Problem to work on
Below are some records. Return exactly the lines from the one containing "after the start" through the one containing "after global placement", both included, and only those.

Material for this task

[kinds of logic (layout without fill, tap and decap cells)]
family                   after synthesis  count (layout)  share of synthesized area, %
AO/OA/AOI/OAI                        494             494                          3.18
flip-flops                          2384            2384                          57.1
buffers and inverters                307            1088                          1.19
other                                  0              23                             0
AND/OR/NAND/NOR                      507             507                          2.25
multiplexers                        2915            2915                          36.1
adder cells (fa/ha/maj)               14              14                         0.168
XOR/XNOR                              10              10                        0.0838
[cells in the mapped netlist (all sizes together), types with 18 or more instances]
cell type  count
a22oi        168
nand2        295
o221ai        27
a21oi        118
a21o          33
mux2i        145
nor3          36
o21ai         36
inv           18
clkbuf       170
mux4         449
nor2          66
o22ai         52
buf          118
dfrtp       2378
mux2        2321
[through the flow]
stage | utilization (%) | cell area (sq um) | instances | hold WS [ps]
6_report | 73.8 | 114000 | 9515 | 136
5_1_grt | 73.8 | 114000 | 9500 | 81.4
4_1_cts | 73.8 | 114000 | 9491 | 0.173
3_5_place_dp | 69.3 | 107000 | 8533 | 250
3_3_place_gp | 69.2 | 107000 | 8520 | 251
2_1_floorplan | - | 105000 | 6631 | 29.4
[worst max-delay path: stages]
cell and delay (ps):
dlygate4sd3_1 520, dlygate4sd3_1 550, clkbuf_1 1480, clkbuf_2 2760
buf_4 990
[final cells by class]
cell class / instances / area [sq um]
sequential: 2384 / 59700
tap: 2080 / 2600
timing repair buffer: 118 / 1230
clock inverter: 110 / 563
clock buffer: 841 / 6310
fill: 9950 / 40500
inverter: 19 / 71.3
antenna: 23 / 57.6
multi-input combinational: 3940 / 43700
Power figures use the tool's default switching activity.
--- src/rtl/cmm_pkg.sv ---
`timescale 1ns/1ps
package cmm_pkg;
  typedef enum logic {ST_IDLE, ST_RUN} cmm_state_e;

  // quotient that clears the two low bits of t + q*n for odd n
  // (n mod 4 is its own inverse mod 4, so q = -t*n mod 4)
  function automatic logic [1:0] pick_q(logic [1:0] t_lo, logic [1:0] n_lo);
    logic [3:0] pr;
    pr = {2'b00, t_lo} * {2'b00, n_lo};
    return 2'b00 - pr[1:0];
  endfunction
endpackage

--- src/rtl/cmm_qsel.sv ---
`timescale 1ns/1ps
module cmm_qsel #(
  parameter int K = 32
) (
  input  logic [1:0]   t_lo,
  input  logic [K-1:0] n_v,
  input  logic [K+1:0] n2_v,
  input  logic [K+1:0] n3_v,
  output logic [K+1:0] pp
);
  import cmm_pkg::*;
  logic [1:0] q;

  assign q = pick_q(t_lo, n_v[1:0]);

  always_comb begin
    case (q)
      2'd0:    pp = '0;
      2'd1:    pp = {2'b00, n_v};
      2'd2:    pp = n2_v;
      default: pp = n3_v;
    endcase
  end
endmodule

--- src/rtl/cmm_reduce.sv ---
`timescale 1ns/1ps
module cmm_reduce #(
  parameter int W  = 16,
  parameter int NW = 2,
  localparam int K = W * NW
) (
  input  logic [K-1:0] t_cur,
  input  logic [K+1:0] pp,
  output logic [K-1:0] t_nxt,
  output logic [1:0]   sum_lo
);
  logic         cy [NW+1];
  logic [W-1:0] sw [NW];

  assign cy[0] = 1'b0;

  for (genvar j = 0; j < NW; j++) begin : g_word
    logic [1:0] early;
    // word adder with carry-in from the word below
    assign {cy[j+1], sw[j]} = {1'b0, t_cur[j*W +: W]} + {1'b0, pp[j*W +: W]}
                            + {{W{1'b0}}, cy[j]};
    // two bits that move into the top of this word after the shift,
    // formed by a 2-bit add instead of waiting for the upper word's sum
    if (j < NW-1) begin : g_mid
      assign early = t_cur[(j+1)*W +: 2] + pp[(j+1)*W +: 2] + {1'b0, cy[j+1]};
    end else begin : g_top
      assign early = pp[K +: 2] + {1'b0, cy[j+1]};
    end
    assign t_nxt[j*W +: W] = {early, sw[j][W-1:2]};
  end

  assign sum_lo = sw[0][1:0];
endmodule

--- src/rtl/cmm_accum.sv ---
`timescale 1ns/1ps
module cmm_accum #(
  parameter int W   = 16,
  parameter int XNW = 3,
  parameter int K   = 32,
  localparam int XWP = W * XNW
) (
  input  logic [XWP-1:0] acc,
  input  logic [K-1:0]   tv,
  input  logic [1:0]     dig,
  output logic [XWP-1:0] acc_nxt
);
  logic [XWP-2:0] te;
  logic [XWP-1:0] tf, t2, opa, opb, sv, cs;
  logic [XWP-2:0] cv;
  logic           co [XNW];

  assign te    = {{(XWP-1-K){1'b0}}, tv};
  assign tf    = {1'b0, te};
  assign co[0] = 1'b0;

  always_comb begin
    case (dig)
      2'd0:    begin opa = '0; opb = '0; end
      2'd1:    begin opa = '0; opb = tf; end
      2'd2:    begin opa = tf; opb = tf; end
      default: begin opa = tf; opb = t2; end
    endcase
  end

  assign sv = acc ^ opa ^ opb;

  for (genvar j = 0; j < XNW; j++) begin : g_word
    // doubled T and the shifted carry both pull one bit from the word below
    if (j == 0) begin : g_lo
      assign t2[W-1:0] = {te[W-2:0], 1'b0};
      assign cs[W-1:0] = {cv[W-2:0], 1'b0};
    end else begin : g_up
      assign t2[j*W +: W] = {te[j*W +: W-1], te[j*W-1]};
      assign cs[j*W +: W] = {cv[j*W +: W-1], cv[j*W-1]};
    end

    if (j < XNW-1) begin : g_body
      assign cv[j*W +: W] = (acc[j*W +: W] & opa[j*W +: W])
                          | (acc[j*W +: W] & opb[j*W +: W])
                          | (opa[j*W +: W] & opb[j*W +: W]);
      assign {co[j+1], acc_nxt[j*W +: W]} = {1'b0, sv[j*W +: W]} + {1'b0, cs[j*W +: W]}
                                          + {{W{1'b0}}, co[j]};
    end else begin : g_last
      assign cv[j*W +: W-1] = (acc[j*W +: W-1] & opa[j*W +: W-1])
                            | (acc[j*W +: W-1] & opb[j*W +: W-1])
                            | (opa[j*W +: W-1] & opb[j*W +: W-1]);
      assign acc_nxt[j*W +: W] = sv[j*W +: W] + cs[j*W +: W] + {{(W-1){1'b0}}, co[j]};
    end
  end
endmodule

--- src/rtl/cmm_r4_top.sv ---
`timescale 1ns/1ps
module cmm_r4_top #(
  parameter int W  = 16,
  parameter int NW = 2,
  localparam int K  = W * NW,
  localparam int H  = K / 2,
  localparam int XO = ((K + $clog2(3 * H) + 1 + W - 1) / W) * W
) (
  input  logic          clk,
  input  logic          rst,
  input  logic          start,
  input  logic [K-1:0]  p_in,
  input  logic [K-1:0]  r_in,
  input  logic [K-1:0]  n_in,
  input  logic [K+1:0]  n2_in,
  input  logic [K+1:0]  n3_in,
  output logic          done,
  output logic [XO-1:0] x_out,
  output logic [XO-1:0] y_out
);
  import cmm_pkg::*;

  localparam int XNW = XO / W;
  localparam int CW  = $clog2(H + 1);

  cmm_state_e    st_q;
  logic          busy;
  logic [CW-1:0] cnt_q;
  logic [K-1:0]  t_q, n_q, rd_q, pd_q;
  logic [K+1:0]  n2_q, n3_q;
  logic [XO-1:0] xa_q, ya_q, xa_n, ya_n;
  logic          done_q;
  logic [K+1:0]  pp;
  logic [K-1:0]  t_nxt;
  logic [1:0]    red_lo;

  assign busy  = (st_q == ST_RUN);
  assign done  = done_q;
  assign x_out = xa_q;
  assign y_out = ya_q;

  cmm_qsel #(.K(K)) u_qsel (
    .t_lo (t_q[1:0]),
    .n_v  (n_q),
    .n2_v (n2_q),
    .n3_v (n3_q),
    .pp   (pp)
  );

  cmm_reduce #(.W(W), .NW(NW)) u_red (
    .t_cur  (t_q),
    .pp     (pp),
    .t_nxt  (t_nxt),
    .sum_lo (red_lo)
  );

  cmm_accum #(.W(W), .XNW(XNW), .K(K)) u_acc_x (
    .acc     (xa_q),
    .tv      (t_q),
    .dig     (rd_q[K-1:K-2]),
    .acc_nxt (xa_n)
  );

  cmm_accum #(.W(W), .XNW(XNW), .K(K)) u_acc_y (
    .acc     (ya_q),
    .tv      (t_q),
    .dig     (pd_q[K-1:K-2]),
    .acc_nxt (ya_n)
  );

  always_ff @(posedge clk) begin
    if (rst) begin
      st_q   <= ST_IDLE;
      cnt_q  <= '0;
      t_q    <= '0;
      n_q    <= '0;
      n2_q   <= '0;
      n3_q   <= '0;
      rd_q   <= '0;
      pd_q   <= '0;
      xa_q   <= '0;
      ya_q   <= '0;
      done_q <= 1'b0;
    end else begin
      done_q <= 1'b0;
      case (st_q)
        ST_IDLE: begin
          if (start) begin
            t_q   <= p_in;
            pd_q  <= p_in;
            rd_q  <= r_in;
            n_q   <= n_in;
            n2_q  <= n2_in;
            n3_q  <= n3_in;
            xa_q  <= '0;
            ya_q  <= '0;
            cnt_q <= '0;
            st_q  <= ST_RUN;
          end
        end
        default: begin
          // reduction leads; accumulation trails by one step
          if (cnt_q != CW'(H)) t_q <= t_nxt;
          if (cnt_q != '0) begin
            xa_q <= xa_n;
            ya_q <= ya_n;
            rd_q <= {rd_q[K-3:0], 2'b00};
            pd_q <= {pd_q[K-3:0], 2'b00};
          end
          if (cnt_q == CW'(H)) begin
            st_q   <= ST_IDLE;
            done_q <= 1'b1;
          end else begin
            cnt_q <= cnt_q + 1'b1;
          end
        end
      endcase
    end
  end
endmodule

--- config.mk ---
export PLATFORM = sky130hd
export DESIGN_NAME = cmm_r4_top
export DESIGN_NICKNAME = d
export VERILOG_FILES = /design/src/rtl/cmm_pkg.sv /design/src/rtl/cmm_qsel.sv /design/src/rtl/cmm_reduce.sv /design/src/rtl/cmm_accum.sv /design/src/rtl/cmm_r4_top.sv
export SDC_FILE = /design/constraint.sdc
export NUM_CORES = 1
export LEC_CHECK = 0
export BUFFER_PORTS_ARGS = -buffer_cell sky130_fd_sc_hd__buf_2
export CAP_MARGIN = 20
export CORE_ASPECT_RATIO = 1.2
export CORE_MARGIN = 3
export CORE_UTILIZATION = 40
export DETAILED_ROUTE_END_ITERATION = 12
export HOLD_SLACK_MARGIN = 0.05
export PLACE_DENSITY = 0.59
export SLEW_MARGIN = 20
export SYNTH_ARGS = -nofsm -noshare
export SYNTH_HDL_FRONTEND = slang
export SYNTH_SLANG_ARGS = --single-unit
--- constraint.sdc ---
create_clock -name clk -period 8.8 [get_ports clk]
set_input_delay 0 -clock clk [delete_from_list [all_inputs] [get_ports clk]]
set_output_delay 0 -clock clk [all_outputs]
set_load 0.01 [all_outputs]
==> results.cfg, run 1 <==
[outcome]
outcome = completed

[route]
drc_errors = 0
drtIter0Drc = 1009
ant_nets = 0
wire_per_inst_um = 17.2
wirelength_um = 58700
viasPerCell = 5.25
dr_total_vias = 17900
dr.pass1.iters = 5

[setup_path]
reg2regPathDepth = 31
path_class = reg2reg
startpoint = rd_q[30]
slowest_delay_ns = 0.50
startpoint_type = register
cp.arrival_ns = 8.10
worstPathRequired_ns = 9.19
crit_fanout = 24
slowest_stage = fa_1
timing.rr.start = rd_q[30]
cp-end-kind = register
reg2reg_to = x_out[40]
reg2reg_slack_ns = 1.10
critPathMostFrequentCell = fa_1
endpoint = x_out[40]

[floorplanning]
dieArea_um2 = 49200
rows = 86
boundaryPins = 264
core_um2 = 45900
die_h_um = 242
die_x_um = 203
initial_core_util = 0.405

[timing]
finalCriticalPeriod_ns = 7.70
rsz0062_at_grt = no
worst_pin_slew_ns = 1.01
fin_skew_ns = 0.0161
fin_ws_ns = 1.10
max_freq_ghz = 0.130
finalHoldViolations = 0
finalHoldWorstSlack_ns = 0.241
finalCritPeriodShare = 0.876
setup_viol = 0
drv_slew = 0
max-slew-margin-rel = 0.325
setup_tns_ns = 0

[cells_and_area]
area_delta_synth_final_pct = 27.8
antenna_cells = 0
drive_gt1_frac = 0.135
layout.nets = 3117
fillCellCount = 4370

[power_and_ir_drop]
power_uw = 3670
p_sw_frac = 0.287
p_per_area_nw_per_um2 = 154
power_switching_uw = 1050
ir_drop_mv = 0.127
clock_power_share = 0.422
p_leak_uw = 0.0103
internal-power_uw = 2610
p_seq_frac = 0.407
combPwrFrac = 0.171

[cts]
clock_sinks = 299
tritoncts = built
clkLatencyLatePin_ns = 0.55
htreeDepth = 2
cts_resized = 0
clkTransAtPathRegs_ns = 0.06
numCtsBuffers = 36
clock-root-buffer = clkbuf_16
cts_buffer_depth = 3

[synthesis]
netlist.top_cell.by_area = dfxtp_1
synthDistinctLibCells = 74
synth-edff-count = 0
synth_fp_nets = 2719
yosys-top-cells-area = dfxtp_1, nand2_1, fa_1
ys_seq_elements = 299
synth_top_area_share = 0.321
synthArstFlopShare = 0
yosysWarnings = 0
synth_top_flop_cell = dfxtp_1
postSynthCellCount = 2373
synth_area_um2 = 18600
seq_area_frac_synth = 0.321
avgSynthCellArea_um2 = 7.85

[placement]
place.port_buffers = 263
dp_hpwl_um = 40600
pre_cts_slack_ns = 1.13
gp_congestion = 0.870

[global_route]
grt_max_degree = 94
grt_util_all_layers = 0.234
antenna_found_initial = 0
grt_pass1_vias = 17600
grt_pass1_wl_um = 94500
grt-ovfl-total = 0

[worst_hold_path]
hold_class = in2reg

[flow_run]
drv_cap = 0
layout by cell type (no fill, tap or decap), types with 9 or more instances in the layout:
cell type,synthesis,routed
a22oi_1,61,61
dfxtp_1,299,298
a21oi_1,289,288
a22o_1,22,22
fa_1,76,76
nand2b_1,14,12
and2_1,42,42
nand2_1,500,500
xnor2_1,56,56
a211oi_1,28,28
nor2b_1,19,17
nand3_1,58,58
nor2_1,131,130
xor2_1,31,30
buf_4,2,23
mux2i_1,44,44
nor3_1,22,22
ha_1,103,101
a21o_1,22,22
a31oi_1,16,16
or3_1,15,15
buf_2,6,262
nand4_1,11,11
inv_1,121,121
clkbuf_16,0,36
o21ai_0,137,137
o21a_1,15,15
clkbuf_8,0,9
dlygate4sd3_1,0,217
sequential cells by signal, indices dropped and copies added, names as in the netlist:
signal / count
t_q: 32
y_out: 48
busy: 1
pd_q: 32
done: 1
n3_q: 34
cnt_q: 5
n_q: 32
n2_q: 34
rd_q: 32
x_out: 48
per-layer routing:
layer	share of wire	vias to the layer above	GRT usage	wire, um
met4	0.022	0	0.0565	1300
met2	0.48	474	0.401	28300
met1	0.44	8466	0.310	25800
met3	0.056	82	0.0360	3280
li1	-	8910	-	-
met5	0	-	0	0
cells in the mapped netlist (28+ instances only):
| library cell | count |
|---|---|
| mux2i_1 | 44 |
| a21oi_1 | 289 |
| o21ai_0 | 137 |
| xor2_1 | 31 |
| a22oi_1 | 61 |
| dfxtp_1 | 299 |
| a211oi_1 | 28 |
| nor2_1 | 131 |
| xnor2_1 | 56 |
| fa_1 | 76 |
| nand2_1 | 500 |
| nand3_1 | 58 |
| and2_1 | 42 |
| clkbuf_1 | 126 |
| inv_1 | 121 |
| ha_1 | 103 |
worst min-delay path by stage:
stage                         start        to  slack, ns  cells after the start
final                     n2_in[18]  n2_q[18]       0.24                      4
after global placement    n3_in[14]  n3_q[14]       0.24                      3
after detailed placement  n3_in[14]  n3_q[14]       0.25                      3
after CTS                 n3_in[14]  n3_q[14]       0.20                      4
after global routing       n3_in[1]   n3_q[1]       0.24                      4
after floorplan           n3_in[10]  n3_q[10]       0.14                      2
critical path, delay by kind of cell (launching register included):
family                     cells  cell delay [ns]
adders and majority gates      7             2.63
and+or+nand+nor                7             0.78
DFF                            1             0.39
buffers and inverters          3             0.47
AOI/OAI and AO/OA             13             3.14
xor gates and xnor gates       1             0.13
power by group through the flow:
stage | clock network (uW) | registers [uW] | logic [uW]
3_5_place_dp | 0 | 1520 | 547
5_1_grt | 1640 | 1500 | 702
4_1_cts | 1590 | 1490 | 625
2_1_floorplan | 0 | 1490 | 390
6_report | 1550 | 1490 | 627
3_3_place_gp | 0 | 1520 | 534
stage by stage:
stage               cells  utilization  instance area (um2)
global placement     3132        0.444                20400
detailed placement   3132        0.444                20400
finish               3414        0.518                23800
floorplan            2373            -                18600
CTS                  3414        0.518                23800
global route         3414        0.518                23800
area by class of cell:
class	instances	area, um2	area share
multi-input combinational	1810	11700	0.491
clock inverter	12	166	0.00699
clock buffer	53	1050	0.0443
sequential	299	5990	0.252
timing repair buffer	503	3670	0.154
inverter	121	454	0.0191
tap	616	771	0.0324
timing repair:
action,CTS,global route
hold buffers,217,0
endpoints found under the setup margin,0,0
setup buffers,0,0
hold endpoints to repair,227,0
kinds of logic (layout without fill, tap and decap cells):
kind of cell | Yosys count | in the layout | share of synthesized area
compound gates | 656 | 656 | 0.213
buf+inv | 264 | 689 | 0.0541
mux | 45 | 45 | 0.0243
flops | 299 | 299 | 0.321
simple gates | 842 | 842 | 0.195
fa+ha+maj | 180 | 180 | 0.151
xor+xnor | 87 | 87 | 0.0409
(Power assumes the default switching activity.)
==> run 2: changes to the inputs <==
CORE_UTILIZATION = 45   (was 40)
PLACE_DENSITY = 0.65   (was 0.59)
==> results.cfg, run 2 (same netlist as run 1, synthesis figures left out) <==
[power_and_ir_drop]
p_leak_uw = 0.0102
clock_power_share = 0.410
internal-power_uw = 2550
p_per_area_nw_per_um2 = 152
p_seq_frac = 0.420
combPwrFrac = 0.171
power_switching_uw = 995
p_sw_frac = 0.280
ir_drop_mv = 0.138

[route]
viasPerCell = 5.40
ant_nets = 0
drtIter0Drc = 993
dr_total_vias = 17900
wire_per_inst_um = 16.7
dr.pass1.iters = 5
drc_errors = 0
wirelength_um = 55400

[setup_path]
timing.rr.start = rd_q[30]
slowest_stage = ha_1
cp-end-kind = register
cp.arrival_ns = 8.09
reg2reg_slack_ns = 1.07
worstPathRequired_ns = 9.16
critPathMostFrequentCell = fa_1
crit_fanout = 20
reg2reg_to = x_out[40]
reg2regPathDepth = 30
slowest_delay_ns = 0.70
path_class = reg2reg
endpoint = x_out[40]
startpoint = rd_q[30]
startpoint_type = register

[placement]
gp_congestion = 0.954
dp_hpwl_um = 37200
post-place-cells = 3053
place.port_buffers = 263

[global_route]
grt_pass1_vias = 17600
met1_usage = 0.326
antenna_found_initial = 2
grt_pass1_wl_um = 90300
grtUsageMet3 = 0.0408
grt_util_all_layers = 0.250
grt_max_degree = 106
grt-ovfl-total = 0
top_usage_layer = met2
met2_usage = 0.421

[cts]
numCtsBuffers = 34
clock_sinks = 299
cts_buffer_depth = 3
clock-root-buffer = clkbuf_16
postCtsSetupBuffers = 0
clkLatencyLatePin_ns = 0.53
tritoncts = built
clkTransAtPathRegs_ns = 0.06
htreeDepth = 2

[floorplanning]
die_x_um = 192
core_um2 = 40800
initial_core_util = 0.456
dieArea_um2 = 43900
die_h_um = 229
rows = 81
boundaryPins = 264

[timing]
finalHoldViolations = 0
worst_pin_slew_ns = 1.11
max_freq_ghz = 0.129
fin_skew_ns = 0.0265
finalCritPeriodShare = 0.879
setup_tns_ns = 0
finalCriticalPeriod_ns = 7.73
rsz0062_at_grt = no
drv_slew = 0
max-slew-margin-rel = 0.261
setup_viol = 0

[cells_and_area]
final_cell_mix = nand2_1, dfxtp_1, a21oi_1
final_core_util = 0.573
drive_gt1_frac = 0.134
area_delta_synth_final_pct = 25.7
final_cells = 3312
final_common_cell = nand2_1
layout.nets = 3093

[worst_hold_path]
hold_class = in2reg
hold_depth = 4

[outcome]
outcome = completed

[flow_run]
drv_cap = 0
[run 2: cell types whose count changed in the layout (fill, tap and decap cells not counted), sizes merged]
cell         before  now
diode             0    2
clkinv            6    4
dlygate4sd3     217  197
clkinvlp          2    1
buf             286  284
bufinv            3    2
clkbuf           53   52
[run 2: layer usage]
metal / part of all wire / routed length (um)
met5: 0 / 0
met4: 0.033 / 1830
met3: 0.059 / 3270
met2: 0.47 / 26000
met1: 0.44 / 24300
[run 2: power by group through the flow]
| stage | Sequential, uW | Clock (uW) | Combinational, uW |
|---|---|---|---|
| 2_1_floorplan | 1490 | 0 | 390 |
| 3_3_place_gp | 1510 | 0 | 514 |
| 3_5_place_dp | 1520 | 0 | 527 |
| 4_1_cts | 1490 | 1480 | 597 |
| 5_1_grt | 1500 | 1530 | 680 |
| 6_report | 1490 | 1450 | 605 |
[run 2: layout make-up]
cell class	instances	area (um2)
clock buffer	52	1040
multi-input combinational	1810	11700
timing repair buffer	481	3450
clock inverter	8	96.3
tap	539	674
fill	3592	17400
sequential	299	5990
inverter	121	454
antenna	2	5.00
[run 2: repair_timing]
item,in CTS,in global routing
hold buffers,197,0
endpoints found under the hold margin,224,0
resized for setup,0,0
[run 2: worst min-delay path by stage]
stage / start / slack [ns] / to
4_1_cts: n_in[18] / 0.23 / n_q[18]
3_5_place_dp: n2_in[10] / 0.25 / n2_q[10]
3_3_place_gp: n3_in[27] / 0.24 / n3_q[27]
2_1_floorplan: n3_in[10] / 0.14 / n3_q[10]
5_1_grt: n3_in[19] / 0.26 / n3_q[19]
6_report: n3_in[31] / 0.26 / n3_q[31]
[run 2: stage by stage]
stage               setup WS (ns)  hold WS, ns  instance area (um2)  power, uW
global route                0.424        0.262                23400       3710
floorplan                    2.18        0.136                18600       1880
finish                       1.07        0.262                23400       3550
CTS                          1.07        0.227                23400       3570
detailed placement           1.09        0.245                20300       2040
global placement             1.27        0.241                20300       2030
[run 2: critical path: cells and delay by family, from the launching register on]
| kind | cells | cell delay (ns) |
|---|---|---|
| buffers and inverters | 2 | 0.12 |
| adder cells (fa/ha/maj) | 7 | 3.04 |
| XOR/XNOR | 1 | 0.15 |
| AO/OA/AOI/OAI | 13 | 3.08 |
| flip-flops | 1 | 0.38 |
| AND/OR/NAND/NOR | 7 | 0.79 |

Solution to this task
stage                         start        to  slack, ns  cells after the start
final                     n2_in[18]  n2_q[18]       0.24                      4
after global placement    n3_in[14]  n3_q[14]       0.24                      3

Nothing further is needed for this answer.